Using the entries that follow, give the number of lines containing the string "drop". Write nothing besides that number.

+ + +

Source: an optimization exercise on an open RTL-to-GDS flow (aim: small area). Production flows keep margins and buffers that such runs may drop.
Function was checked by simulation only, so behaviour that the tests miss may differ from the original.
Power and IR drop assume default switching activity.

Design TLP_Completer, start of the top module:
module TLP_Completer (
	clk,
	reset,
	in_data,
	in_ready,
	buffer_ready0,
	buffer_ready1,
	buffer_ready2,
	buffer_ready3,
	out_data0,
	out_data1,
	out_data2,
	out_data3
);
	input		clk,
			reset,
			buffer_ready0,
			buffer_ready1,
			buffer_ready2,
			buffer_ready3;
	input [34:0]	in_data;		 
	output		in_ready;		 
	output [34:0]	out_data0,		 
			out_data1,
			out_data2,
			out_data3;
	wire [31:0]	payload;
	wire [3:0]	completion_status;
	wire		ready_subunit;
	wire		payload_nz;
	HardwareSubunit #(
		25
	) HardwareSubunit1 (
		.clk(clk),
		.reset(reset),
		.in_data(in_data),
		.next_ready(ready_subunit),
		.out_data(payload),
		.completion_status(completion_status),
		.out_nz(payload_nz)
	);
	OLR OLR1 (
		.clk(clk),
		.reset(reset),
		.header_in(in_data),
		.payload_in(payload),
		.payload_nz(payload_nz),
		.completion_status(completion_status),
		.buffer_ready0(buffer_ready0),
		.buffer_ready1(buffer_ready1),
		.buffer_ready2(buffer_ready2),
		.buffer_ready3(buffer_ready3),
		.data_out0(out_data0),
		.data_out1(out_data1),
		.data_out2(out_data2),
		.data_out3(out_data3),
		.ready_buffer(in_ready),
		.ready_subunit(ready_subunit)
	);
endmodule
Size: ~19,000 um2 of cells after synthesis.
==> module OLR_Ingress, before the edit <==
module OLR_Ingress (
	clk,
	reset,
	header_in,
	payload_in,
	payload_nz,
	cs_in,
	sorter_ready,
	ready1,
	ready2,
	ho_valid,
	po_nz,
	h_kind,
	h_mid,
	h_len,
	h_w2,
	h_la,
	h_b135,
	h_link,
	p_data
);
	input		clk, reset, cs_in, sorter_ready, payload_nz;
	input [34:0]	header_in;
	input [31:0]	payload_in;
	output reg	ready1, ready2, ho_valid, po_nz;
	output reg [2:0] h_kind;		 
	output reg [11:0] h_mid;		 
	output reg [9:0] h_len;		 
	output reg [31:0] h_w2;
	output reg [4:0] h_la;		 
	output reg	h_b135;
	output reg [1:0] h_link;
	output reg [31:0] p_data;
	reg		hctl, pctl, rtd, mwctl, mww, p_lk, h_4dw;
	reg [1:0]	hcnt;
	reg [9:0]	cnt;
	reg		r1_v, r2_v, ho_v, po_v, hctl_v, pctl_v, rtd_v, mwctl_v, mww_v, plk_v, dw4_v;
	reg [2:0]	kind_v;
	reg [11:0]	mid_v;
	reg [9:0]	len_v;
	reg [31:0]	w2_v, pd_v;
	reg [4:0]	la_v;
	reg		b135_v;
	reg [1:0]	link_v, hcnt_v;
	reg [9:0]	cnt_v;
	wire		tnz = |header_in;
	localparam [2:0] K_OTHER = 3'd0, K_MR = 3'd1, K_MW = 3'd2, K_IO = 3'd3, K_CFG0 = 3'd4, K_CFG1 = 3'd5;
	wire [4:0]	typ = header_in[28:24];
	wire [2:0]	fmt = header_in[31:29];
	wire [2:0]	in_kind = (typ == 5'b00000) ? ((fmt[2:1] == 2'b00) ? K_MR : ((fmt[2:1] == 2'b01) ? K_MW : K_OTHER)) :
				  (typ == 5'b00010) ? K_IO : (typ == 5'b00100) ? K_CFG0 : (typ == 5'b00101) ? K_CFG1 : K_OTHER;
	wire		pnz = payload_nz;
	always @(posedge clk) begin
		r1_v = ready1; r2_v = ready2; ho_v = ho_valid; po_v = po_nz;
		hctl_v = hctl; pctl_v = pctl; rtd_v = rtd; mwctl_v = mwctl; mww_v = mww;
		plk_v = p_lk; dw4_v = h_4dw;
		kind_v = h_kind; mid_v = h_mid; len_v = h_len; w2_v = h_w2; la_v = h_la; b135_v = h_b135; link_v = h_link;
		pd_v = p_data; hcnt_v = hcnt; cnt_v = cnt;
		if (reset) begin
			r1_v = 1'b1; r2_v = 1'b0; ho_v = 1'b0; po_v = 1'b0;
			hctl_v = 1'b0; pctl_v = 1'b0; rtd_v = 1'b0; mwctl_v = 1'b0; mww_v = 1'b0;
			hcnt_v = 2'd0;
		end else begin
			if (!hctl_v && !pctl_v && r1_v && tnz && !mwctl_v) begin
				kind_v = in_kind;
				dw4_v = header_in[29];
				mid_v = header_in[23:12];
				len_v = header_in[9:0];
				b135_v = header_in[34];
				link_v = header_in[33:32];
				hcnt_v = 2'd1;
				hctl_v = 1'b1;
				r1_v = 1'b0;
				if (in_kind == K_MR) begin
					pctl_v = 1'b1;
					cnt_v = header_in[9:0];
				end
			end else if (hctl_v && hcnt_v != 2'd0 && r1_v && tnz) begin
				if (hcnt_v == 2'd1) begin
					w2_v = header_in[31:0];
					hcnt_v = 2'd2;
					r1_v = 1'b1;
				end else if (hcnt_v == 2'd2) begin
					if (!dw4_v) begin
						la_v = header_in[6:2];
						r1_v = 1'b0;
						hcnt_v = 2'd0;
					end else begin
						la_v = 5'd0;
						r1_v = 1'b1;
						hcnt_v = 2'd3;
					end
				end else begin
					la_v = header_in[6:2];
					hcnt_v = 2'd0;
					r1_v = 1'b0;
				end
				if (hcnt_v == 2'd0 && !mwctl_v)
					r2_v = 1'b1;
			end
			if (mwctl_v && !r1_v && cnt_v != 10'h3ff) begin
				r1_v = 1'b1;
				cnt_v = cnt_v - 1'b1;
				if (cnt_v == 10'h3ff) begin
					mwctl_v = 1'b0;
					mww_v = 1'b1;
					r1_v = 1'b0;
				end
			end else if (mwctl_v && r1_v && tnz) begin
				r1_v = 1'b0;
			end else if ((hctl_v || pctl_v) && kind_v == K_MW &&
				     hcnt_v == 2'd0 && !mwctl_v && !mww_v) begin
				mwctl_v = 1'b1;
				cnt_v = len_v;
			end
			if (cs_in && r2_v && hctl_v) begin
				r2_v = 1'b0;
				rtd_v = 1'b1;
				mww_v = 1'b0;
				if (pctl_v) begin
					pd_v = payload_in;
					plk_v = pnz | (|link_v);
					cnt_v = cnt_v - 1'b1;
				end
			end else if (pnz && pctl_v && r2_v && !hctl_v) begin
				pd_v = payload_in;
				plk_v = 1'b1;
				cnt_v = cnt_v - 1'b1;
				rtd_v = 1'b1;
			end
			if (rtd_v && sorter_ready && hctl_v) begin
				ho_v = 1'b1;
				hctl_v = 1'b0;
				if (!pctl_v) begin
					rtd_v = 1'b0;
					r1_v = 1'b1;
				end
			end else if (rtd_v && sorter_ready && pctl_v && !hctl_v && !ho_v) begin
				po_v = plk_v;
				rtd_v = 1'b0;
				if (cnt_v != 10'd0)
					r2_v = 1'b1;
				else begin
					pctl_v = 1'b0;
					r1_v = 1'b1;
				end
			end
			if (!sorter_ready) begin
				ho_v = 1'b0;
				po_v = 1'b0;
			end
			if (r1_v && (hcnt_v != 2'd0 || rtd_v) && tnz)
				r1_v = 1'b0;
			else if (!r1_v && hcnt_v != 2'd0 && !tnz)
				r1_v = 1'b1;
			if (r2_v && pnz)
				r2_v = 1'b0;
		end
		ready1 <= r1_v; ready2 <= r2_v; ho_valid <= ho_v; po_nz <= po_v;
		hctl <= hctl_v; pctl <= pctl_v; rtd <= rtd_v; mwctl <= mwctl_v; mww <= mww_v;
		p_lk <= plk_v; h_4dw <= dw4_v;
		h_kind <= kind_v; h_mid <= mid_v; h_len <= len_v; h_w2 <= w2_v; h_la <= la_v; h_b135 <= b135_v; h_link <= link_v;
		p_data <= pd_v; hcnt <= hcnt_v; cnt <= cnt_v;
	end
endmodule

+ + +

Response to this task
2